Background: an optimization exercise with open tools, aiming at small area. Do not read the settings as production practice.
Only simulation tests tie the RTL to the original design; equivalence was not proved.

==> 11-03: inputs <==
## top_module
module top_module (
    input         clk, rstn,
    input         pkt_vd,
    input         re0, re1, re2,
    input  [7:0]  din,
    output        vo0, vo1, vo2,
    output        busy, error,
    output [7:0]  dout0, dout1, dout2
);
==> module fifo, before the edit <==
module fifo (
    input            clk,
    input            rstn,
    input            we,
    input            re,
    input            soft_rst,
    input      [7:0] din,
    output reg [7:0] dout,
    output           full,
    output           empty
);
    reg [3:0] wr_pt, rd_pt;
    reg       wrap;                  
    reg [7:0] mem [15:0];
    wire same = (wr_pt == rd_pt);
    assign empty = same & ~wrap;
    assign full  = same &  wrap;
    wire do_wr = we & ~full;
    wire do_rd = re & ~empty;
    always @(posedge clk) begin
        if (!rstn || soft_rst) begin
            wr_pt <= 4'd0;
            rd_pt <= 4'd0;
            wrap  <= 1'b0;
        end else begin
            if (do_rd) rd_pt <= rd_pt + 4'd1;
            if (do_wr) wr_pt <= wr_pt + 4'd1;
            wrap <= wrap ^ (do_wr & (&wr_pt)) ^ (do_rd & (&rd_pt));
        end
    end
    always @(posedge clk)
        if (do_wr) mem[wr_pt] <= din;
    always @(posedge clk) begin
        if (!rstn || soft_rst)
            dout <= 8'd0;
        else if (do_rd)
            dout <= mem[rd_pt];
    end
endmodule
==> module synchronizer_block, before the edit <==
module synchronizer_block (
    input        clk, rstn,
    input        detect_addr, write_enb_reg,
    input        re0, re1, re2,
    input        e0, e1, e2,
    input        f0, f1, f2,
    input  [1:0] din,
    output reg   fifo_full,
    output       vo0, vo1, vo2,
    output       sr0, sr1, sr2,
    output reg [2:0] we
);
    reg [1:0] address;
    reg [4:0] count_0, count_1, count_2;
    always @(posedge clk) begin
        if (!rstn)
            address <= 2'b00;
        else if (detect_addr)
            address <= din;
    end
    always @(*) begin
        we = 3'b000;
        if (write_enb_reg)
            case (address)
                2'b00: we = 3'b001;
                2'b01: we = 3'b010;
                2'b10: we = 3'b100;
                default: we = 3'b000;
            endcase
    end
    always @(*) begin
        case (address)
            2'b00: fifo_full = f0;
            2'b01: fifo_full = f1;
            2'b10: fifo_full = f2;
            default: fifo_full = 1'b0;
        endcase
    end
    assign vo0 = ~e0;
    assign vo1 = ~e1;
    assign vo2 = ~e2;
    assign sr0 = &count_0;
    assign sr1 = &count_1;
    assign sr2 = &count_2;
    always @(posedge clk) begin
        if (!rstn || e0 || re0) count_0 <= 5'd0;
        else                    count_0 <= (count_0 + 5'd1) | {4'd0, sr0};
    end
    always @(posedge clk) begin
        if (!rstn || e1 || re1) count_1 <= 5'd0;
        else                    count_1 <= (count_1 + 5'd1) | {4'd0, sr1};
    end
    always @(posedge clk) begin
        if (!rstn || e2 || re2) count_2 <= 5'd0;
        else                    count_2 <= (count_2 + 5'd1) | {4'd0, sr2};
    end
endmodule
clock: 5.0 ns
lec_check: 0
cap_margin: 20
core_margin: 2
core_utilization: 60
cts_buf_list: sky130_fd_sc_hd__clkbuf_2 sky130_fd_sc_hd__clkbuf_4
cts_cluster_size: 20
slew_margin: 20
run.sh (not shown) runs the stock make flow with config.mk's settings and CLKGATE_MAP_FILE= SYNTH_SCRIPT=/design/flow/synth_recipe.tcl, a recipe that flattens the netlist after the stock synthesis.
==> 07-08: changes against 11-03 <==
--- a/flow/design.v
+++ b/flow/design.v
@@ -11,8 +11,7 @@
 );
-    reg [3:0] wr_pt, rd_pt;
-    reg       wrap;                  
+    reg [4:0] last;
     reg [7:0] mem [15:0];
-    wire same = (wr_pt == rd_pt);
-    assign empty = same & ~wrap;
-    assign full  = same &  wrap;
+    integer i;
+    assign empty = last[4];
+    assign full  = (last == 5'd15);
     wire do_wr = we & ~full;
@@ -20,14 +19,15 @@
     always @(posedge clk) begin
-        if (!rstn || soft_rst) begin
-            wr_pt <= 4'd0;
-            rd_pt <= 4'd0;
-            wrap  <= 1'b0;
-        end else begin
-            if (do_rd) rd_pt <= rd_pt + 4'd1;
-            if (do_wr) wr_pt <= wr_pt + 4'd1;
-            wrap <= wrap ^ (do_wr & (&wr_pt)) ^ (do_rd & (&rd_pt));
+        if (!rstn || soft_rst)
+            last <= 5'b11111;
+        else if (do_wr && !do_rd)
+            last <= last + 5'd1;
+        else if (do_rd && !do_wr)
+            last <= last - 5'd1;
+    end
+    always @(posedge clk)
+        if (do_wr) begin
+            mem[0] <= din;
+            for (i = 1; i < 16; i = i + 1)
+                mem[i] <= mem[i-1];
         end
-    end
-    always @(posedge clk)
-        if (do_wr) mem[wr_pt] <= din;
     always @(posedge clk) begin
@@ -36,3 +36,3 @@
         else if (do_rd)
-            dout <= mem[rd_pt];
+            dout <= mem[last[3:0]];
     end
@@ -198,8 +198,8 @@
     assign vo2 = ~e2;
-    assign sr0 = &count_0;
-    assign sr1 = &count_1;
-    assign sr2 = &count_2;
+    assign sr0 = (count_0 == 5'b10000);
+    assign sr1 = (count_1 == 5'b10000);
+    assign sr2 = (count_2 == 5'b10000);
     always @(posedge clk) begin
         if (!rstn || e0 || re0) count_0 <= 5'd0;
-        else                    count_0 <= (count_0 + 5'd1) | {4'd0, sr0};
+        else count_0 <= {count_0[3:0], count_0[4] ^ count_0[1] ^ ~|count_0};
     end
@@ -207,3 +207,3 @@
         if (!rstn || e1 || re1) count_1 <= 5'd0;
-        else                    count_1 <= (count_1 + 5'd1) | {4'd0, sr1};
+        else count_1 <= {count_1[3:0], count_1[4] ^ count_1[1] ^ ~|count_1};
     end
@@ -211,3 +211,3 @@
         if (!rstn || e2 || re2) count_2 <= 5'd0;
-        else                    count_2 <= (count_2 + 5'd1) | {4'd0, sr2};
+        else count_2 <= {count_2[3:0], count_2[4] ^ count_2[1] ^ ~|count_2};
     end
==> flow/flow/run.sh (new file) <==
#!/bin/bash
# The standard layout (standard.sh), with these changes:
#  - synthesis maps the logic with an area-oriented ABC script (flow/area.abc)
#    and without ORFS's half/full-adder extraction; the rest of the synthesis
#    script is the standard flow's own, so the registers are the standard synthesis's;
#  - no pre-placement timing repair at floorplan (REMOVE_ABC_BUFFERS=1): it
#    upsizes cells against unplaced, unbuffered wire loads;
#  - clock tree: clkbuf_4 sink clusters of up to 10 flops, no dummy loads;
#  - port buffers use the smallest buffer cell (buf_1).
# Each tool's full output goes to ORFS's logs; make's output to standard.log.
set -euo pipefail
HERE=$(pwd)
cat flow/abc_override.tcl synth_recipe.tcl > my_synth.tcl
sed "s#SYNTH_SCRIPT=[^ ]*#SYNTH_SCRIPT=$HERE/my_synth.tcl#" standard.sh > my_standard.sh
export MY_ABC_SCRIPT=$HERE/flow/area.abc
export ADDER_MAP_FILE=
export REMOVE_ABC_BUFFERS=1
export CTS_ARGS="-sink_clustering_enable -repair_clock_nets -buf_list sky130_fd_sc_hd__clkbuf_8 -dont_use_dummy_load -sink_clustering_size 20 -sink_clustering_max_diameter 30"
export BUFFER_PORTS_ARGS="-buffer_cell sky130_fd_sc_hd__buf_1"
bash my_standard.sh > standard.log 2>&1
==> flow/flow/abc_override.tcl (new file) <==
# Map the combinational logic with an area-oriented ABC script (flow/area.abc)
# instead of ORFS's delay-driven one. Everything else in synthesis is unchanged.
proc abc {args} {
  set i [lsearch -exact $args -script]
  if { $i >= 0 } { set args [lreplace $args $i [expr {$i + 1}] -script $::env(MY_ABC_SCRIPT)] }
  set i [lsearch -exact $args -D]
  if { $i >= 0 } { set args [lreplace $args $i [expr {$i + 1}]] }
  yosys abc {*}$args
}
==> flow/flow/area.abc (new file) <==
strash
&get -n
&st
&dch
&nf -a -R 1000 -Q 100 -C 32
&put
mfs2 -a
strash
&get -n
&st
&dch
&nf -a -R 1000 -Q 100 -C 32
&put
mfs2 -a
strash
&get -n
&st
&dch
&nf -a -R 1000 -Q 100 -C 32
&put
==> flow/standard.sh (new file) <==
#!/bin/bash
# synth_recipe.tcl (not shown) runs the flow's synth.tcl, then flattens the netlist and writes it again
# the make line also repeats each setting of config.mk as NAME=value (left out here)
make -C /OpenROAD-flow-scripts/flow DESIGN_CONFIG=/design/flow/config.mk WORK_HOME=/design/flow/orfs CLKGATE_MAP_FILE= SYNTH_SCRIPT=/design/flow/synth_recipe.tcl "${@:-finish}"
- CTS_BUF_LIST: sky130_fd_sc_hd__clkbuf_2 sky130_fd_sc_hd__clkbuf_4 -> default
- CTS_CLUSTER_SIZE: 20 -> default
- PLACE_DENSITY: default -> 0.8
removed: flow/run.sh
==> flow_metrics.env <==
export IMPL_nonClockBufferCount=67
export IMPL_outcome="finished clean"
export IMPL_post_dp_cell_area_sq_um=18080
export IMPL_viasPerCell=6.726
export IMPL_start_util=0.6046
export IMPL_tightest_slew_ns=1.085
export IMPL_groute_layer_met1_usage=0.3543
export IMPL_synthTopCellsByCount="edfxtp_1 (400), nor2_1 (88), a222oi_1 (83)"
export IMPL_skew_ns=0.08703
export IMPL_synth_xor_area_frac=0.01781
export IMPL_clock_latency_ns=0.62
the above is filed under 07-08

+===+

Task details. From the records above, extract exactly and only the lines that begin at the line with "flow/flow/run.sh (new file)" and stop after the line with "bash my_standard.sh > standard.log 2>&1".

Response to the exercise.
==> flow/flow/run.sh (new file) <==
#!/bin/bash
# The standard layout (standard.sh), with these changes:
#  - synthesis maps the logic with an area-oriented ABC script (flow/area.abc)
#    and without ORFS's half/full-adder extraction; the rest of the synthesis
#    script is the standard flow's own, so the registers are the standard synthesis's;
#  - no pre-placement timing repair at floorplan (REMOVE_ABC_BUFFERS=1): it
#    upsizes cells against unplaced, unbuffered wire loads;
#  - clock tree: clkbuf_4 sink clusters of up to 10 flops, no dummy loads;
#  - port buffers use the smallest buffer cell (buf_1).
# Each tool's full output goes to ORFS's logs; make's output to standard.log.
set -euo pipefail
HERE=$(pwd)
cat flow/abc_override.tcl synth_recipe.tcl > my_synth.tcl
sed "s#SYNTH_SCRIPT=[^ ]*#SYNTH_SCRIPT=$HERE/my_synth.tcl#" standard.sh > my_standard.sh
export MY_ABC_SCRIPT=$HERE/flow/area.abc
export ADDER_MAP_FILE=
export REMOVE_ABC_BUFFERS=1
export CTS_ARGS="-sink_clustering_enable -repair_clock_nets -buf_list sky130_fd_sc_hd__clkbuf_8 -dont_use_dummy_load -sink_clustering_size 20 -sink_clustering_max_diameter 30"
export BUFFER_PORTS_ARGS="-buffer_cell sky130_fd_sc_hd__buf_1"
bash my_standard.sh > standard.log 2>&1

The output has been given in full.